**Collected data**
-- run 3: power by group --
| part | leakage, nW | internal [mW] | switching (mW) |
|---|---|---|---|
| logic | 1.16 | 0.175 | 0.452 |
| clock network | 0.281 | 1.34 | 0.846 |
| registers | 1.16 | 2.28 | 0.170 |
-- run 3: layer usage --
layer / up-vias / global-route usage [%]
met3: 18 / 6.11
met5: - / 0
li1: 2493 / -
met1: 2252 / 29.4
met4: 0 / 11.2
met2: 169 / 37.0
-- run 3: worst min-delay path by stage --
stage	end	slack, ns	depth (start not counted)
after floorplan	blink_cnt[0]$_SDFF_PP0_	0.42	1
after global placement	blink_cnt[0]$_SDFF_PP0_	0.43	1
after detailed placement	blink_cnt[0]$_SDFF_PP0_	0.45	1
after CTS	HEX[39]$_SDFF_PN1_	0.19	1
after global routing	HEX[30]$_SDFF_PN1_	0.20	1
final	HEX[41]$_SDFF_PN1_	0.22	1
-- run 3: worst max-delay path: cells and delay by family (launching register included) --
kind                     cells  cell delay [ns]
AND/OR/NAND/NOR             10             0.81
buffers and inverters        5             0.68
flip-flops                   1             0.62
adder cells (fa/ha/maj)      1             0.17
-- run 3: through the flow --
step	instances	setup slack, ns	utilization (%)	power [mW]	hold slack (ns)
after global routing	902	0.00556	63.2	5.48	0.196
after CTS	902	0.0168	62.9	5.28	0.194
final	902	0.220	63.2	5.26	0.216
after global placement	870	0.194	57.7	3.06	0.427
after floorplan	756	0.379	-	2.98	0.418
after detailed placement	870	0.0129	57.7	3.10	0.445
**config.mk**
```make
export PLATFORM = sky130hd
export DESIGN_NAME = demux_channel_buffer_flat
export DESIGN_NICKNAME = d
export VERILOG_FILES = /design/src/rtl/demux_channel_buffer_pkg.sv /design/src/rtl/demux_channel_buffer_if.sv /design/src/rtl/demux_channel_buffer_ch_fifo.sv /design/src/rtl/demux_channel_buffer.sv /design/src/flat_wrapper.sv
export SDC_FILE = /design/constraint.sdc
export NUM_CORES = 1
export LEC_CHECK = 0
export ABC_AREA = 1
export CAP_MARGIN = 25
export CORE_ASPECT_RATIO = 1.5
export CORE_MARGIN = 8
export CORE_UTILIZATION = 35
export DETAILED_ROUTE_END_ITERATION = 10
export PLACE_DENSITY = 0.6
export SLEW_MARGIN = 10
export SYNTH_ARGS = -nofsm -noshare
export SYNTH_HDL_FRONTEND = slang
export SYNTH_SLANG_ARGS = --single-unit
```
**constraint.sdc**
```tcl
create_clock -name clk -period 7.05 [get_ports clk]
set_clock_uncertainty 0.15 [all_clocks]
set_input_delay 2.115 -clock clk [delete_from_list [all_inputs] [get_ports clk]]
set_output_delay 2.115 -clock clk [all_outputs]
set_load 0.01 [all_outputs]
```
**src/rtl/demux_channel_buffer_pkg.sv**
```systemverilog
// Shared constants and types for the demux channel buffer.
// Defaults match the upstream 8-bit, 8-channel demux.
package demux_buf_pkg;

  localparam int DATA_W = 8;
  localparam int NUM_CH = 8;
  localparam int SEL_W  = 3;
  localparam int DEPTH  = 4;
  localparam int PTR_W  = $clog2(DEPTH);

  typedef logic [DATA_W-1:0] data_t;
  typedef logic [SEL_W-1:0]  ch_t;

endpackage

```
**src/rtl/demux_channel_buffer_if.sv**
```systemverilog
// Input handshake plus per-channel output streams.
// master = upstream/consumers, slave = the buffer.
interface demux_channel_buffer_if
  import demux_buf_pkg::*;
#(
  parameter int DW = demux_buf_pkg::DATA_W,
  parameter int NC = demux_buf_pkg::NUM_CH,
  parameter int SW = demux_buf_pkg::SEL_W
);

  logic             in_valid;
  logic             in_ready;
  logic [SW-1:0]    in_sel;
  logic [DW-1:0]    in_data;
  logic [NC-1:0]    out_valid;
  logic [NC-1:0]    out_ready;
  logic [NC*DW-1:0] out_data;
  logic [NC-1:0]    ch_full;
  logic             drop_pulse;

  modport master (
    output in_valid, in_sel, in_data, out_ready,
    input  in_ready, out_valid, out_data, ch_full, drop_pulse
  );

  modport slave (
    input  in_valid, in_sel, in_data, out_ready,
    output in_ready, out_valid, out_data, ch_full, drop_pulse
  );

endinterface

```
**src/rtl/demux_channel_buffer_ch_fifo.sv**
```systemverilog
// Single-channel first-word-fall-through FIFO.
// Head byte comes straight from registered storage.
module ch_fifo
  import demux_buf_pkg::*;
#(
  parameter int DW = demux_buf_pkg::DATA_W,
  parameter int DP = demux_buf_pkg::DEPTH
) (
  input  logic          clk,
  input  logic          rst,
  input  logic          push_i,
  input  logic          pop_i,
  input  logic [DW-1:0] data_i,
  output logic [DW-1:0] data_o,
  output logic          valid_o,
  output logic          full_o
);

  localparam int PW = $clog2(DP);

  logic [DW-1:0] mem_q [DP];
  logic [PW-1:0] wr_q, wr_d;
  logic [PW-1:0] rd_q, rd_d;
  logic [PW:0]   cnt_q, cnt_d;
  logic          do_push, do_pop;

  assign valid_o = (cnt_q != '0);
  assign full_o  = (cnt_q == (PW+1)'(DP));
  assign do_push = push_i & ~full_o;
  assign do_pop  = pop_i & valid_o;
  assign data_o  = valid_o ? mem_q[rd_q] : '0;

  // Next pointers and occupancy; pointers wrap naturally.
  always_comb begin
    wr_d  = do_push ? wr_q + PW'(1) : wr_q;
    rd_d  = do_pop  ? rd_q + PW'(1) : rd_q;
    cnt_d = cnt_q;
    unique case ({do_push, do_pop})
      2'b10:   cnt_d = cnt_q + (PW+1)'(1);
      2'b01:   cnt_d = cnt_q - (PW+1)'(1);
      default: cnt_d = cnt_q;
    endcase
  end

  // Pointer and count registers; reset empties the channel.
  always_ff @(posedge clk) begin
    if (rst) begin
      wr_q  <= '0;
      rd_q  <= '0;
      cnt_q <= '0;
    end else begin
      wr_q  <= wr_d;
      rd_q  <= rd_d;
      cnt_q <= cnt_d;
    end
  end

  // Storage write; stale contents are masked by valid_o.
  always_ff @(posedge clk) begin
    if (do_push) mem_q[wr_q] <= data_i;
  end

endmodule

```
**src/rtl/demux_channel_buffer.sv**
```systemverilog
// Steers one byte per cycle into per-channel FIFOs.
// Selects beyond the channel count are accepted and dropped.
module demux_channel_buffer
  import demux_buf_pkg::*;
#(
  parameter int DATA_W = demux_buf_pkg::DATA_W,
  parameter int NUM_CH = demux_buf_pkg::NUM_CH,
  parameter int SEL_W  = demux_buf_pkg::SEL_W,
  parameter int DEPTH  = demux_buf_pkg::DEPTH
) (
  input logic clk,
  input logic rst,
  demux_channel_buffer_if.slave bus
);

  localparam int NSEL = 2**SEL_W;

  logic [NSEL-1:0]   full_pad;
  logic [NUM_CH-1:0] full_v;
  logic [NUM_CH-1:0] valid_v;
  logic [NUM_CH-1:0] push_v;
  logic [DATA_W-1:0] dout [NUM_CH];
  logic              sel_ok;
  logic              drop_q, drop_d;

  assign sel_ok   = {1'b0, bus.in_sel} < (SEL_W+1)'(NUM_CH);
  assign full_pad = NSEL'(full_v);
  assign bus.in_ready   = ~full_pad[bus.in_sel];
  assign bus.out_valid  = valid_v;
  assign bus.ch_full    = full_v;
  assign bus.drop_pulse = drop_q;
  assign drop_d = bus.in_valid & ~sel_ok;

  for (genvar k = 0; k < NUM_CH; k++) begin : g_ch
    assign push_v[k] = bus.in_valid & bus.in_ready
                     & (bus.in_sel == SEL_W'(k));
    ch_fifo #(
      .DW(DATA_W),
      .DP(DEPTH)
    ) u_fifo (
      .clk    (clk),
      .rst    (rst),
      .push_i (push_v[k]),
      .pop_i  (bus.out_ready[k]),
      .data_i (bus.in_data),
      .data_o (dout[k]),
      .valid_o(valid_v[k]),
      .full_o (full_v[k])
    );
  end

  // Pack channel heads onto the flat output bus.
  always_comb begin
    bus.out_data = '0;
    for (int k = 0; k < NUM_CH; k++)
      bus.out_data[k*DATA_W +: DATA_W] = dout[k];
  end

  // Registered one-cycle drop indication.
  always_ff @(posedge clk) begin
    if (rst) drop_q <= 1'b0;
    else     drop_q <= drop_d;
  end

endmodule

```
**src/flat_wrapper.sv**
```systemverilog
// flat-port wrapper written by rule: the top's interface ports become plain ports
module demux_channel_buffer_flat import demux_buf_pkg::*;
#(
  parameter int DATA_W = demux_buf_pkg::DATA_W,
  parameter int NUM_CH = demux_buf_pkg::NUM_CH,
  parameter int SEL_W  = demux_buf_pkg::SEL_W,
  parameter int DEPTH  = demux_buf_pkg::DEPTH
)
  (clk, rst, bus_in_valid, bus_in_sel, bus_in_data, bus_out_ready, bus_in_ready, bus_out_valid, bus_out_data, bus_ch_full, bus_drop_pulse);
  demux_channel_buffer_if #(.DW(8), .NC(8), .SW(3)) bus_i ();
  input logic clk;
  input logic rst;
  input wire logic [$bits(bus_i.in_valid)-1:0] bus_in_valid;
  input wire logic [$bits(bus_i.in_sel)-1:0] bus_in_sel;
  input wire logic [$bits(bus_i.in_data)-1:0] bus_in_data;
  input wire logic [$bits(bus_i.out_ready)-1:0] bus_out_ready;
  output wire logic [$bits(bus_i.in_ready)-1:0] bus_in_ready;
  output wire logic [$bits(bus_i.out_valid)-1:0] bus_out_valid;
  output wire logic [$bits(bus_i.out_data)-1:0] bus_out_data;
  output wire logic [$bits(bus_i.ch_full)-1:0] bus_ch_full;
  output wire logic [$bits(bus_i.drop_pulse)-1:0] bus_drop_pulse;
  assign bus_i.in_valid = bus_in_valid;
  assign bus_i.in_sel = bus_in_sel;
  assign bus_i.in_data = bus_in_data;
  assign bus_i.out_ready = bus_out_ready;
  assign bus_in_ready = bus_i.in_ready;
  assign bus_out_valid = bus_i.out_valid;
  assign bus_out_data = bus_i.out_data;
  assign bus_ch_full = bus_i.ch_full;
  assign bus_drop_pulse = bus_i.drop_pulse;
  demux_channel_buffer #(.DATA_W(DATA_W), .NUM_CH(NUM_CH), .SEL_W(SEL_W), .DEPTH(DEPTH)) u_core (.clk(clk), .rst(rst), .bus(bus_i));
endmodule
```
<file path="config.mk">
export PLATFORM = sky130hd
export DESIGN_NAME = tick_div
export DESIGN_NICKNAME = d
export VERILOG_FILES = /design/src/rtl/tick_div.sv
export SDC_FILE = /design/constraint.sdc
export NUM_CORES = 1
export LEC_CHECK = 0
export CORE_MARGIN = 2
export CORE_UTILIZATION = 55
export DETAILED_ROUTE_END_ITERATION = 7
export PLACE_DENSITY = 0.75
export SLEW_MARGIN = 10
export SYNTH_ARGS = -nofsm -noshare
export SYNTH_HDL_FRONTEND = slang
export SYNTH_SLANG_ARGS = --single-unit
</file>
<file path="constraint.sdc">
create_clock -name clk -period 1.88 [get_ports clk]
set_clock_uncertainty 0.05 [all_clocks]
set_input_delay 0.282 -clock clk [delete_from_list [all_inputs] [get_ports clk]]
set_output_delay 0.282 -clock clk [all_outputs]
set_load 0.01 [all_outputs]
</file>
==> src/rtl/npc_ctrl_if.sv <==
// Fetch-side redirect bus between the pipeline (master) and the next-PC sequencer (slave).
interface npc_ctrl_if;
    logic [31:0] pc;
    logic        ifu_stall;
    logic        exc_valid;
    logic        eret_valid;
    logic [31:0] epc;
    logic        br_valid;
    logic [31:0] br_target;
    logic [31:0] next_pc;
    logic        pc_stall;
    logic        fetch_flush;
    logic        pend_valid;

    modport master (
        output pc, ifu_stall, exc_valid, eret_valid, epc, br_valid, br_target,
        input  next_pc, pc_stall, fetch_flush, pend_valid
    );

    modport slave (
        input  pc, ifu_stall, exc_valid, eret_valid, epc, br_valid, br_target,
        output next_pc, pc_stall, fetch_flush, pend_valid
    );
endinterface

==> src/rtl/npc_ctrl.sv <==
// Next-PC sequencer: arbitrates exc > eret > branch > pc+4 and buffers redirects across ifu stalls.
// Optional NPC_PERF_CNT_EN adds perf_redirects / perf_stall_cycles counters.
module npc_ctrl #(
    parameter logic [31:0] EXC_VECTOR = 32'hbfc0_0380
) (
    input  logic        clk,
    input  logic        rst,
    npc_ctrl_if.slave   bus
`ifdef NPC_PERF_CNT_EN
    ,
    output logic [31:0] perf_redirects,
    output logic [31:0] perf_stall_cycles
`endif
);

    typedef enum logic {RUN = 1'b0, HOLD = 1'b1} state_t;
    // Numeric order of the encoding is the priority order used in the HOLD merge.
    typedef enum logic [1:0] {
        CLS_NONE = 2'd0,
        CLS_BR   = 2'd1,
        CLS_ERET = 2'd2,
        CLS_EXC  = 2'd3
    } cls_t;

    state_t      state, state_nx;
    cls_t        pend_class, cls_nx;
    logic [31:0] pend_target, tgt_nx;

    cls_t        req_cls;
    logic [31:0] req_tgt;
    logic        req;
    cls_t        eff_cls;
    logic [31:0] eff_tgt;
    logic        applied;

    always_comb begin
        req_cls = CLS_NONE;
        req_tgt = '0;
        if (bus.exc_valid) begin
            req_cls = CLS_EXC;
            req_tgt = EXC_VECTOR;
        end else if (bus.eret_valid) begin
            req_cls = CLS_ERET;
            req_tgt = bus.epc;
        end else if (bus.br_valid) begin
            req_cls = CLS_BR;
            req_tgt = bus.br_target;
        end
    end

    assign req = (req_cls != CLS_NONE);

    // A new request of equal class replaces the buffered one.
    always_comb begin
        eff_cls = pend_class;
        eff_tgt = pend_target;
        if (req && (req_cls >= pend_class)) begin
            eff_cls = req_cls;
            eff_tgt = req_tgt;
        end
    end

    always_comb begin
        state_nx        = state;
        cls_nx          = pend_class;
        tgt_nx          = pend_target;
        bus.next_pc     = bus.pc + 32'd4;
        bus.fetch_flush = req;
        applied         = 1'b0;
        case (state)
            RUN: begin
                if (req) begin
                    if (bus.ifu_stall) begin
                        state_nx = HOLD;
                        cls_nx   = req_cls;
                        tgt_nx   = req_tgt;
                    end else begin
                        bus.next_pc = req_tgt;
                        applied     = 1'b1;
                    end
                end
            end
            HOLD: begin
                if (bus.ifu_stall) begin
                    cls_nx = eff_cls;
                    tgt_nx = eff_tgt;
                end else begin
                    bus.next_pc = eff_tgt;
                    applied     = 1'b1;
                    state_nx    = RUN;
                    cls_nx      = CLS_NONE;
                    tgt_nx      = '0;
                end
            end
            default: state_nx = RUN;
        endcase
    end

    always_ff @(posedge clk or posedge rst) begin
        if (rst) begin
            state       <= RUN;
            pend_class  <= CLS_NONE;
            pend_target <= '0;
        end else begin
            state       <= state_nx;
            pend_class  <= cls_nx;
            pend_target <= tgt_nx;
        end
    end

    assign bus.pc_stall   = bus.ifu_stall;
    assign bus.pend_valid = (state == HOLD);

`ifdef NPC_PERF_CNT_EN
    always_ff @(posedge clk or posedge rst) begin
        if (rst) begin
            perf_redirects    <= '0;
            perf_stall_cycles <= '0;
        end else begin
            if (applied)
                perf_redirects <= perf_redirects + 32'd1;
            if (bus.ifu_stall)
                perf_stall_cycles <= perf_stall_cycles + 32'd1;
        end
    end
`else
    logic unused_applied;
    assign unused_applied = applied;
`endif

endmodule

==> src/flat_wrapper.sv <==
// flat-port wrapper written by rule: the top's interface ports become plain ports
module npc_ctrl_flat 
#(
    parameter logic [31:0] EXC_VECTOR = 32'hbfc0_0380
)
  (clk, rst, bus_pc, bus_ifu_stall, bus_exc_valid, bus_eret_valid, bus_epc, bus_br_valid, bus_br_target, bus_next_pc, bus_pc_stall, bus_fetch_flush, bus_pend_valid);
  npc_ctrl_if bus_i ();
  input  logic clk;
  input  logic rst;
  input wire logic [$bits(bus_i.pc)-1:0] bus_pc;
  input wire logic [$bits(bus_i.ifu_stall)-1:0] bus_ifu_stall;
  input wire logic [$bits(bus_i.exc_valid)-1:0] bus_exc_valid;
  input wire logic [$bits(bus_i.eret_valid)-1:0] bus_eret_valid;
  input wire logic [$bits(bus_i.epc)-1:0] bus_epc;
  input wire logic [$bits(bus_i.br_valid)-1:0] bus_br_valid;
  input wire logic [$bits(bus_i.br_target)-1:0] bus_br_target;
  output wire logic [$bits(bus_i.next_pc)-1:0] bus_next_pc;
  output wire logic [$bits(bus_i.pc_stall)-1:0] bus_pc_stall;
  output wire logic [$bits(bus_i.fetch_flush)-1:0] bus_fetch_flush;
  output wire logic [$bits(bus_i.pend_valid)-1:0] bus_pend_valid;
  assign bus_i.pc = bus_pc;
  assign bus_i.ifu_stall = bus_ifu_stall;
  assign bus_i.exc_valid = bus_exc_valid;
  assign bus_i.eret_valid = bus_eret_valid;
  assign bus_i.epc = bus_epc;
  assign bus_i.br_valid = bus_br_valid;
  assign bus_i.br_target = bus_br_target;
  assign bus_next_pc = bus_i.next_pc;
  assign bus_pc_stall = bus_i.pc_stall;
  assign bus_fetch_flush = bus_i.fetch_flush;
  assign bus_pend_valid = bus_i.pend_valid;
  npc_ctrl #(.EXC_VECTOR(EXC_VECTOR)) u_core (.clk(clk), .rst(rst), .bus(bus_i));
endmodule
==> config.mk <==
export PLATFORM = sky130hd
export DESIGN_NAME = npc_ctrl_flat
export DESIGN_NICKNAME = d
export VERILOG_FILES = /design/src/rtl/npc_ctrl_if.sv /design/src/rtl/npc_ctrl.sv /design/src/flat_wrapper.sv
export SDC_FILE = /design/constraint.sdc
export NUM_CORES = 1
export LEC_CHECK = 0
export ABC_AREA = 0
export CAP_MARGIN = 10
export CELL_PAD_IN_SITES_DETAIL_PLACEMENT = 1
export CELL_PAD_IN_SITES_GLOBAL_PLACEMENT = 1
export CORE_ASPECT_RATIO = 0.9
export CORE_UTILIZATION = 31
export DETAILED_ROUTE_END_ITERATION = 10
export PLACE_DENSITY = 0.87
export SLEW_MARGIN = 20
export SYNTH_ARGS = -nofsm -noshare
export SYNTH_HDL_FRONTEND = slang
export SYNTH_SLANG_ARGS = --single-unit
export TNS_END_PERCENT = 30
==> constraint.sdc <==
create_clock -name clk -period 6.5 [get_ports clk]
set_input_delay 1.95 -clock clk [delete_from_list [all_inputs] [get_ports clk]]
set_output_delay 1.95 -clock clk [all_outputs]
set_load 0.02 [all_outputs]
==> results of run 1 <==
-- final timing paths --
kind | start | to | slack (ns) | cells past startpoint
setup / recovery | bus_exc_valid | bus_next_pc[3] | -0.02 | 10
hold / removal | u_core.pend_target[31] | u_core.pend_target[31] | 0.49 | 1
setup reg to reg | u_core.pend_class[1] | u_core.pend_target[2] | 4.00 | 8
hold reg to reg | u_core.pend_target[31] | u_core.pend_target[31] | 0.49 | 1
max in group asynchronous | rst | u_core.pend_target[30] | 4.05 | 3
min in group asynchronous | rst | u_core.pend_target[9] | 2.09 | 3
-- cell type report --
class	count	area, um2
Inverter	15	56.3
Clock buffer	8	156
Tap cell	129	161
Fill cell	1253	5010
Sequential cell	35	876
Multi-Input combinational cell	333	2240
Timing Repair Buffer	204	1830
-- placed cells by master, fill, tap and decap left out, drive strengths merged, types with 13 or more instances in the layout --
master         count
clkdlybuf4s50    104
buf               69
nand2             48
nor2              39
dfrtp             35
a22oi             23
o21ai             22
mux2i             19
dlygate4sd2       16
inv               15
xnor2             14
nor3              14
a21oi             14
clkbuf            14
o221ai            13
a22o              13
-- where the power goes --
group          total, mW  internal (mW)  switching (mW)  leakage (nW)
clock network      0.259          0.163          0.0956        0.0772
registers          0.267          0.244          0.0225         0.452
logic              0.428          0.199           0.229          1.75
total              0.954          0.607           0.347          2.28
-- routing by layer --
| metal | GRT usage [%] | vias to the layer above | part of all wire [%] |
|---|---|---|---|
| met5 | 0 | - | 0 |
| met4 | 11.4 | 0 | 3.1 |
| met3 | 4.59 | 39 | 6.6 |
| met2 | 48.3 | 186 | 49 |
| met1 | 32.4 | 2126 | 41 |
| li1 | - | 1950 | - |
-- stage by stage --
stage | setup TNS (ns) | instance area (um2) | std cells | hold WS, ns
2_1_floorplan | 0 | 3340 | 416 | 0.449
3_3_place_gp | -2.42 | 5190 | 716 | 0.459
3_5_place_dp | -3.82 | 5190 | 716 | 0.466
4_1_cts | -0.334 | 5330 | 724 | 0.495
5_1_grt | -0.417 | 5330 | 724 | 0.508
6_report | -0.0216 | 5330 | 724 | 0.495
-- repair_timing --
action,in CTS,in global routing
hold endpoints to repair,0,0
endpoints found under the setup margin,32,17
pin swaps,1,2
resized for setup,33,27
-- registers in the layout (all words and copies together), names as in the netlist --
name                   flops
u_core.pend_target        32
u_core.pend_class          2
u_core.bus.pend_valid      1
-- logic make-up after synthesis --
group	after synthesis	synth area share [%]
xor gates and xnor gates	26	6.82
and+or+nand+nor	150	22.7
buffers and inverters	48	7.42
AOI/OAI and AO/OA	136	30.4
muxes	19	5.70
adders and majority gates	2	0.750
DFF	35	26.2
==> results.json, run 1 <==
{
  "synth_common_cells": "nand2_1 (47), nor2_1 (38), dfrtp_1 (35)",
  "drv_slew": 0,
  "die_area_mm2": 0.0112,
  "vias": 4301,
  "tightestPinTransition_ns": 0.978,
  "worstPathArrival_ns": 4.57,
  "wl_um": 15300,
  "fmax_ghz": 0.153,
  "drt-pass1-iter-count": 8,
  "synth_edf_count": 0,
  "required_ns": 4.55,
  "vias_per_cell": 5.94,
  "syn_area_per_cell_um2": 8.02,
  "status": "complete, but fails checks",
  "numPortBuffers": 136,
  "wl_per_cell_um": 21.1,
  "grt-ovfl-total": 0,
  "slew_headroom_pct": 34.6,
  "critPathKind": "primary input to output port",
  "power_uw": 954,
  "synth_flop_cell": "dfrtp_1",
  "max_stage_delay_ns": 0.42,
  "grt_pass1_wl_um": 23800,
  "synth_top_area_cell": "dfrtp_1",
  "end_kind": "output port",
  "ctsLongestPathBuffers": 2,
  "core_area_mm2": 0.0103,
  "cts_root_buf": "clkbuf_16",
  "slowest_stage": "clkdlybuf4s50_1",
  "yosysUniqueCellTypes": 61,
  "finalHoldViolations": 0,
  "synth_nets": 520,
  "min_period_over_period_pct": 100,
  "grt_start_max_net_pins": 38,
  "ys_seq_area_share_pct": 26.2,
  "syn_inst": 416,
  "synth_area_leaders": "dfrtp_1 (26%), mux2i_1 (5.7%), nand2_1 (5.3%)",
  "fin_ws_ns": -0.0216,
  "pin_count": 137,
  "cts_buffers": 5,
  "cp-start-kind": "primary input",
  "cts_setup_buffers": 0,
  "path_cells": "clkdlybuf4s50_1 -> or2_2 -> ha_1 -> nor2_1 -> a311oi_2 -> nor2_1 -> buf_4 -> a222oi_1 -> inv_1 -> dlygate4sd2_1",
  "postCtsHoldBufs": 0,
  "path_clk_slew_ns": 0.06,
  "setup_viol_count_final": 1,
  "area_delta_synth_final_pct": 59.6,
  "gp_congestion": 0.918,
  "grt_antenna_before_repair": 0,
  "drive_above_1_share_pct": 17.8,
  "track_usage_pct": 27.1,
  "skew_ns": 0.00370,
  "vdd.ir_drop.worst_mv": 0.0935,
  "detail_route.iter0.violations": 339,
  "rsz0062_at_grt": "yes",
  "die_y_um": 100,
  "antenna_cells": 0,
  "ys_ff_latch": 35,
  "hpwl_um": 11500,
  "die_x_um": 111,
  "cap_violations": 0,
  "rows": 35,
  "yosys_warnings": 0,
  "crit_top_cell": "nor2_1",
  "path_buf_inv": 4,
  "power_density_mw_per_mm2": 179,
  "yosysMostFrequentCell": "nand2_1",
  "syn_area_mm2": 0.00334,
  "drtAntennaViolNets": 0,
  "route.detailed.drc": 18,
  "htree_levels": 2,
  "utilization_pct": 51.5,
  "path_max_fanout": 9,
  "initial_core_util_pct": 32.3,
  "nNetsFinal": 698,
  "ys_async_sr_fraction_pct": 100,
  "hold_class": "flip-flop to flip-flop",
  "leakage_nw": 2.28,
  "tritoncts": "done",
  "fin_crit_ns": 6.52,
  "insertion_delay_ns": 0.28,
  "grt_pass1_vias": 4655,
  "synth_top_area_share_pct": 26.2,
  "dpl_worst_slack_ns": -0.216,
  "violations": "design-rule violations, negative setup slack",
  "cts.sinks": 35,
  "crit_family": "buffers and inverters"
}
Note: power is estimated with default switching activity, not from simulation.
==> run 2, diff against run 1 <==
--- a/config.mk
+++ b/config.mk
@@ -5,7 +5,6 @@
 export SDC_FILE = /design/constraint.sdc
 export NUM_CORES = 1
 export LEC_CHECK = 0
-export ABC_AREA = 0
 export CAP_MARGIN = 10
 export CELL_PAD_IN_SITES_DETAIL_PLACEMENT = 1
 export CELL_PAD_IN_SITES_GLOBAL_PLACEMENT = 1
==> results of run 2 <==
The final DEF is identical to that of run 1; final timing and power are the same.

**Instructions to follow**
When you reach the line holding "logic [31:0] pend_target, tgt_nx;" in the records above, begin reproducing exactly, stop after the line holding "bus.next_pc = eff_tgt;", and output nothing else.

**Response box**
    logic [31:0] pend_target, tgt_nx;

    cls_t        req_cls;
    logic [31:0] req_tgt;
    logic        req;
    cls_t        eff_cls;
    logic [31:0] eff_tgt;
    logic        applied;

    always_comb begin
        req_cls = CLS_NONE;
        req_tgt = '0;
        if (bus.exc_valid) begin
            req_cls = CLS_EXC;
            req_tgt = EXC_VECTOR;
        end else if (bus.eret_valid) begin
            req_cls = CLS_ERET;
            req_tgt = bus.epc;
        end else if (bus.br_valid) begin
            req_cls = CLS_BR;
            req_tgt = bus.br_target;
        end
    end

    assign req = (req_cls != CLS_NONE);

    // A new request of equal class replaces the buffered one.
    always_comb begin
        eff_cls = pend_class;
        eff_tgt = pend_target;
        if (req && (req_cls >= pend_class)) begin
            eff_cls = req_cls;
            eff_tgt = req_tgt;
        end
    end

    always_comb begin
        state_nx        = state;
        cls_nx          = pend_class;
        tgt_nx          = pend_target;
        bus.next_pc     = bus.pc + 32'd4;
        bus.fetch_flush = req;
        applied         = 1'b0;
        case (state)
            RUN: begin
                if (req) begin
                    if (bus.ifu_stall) begin
                        state_nx = HOLD;
                        cls_nx   = req_cls;
                        tgt_nx   = req_tgt;
                    end else begin
                        bus.next_pc = req_tgt;
                        applied     = 1'b1;
                    end
                end
            end
            HOLD: begin
                if (bus.ifu_stall) begin
                    cls_nx = eff_cls;
                    tgt_nx = eff_tgt;
                end else begin
                    bus.next_pc = eff_tgt;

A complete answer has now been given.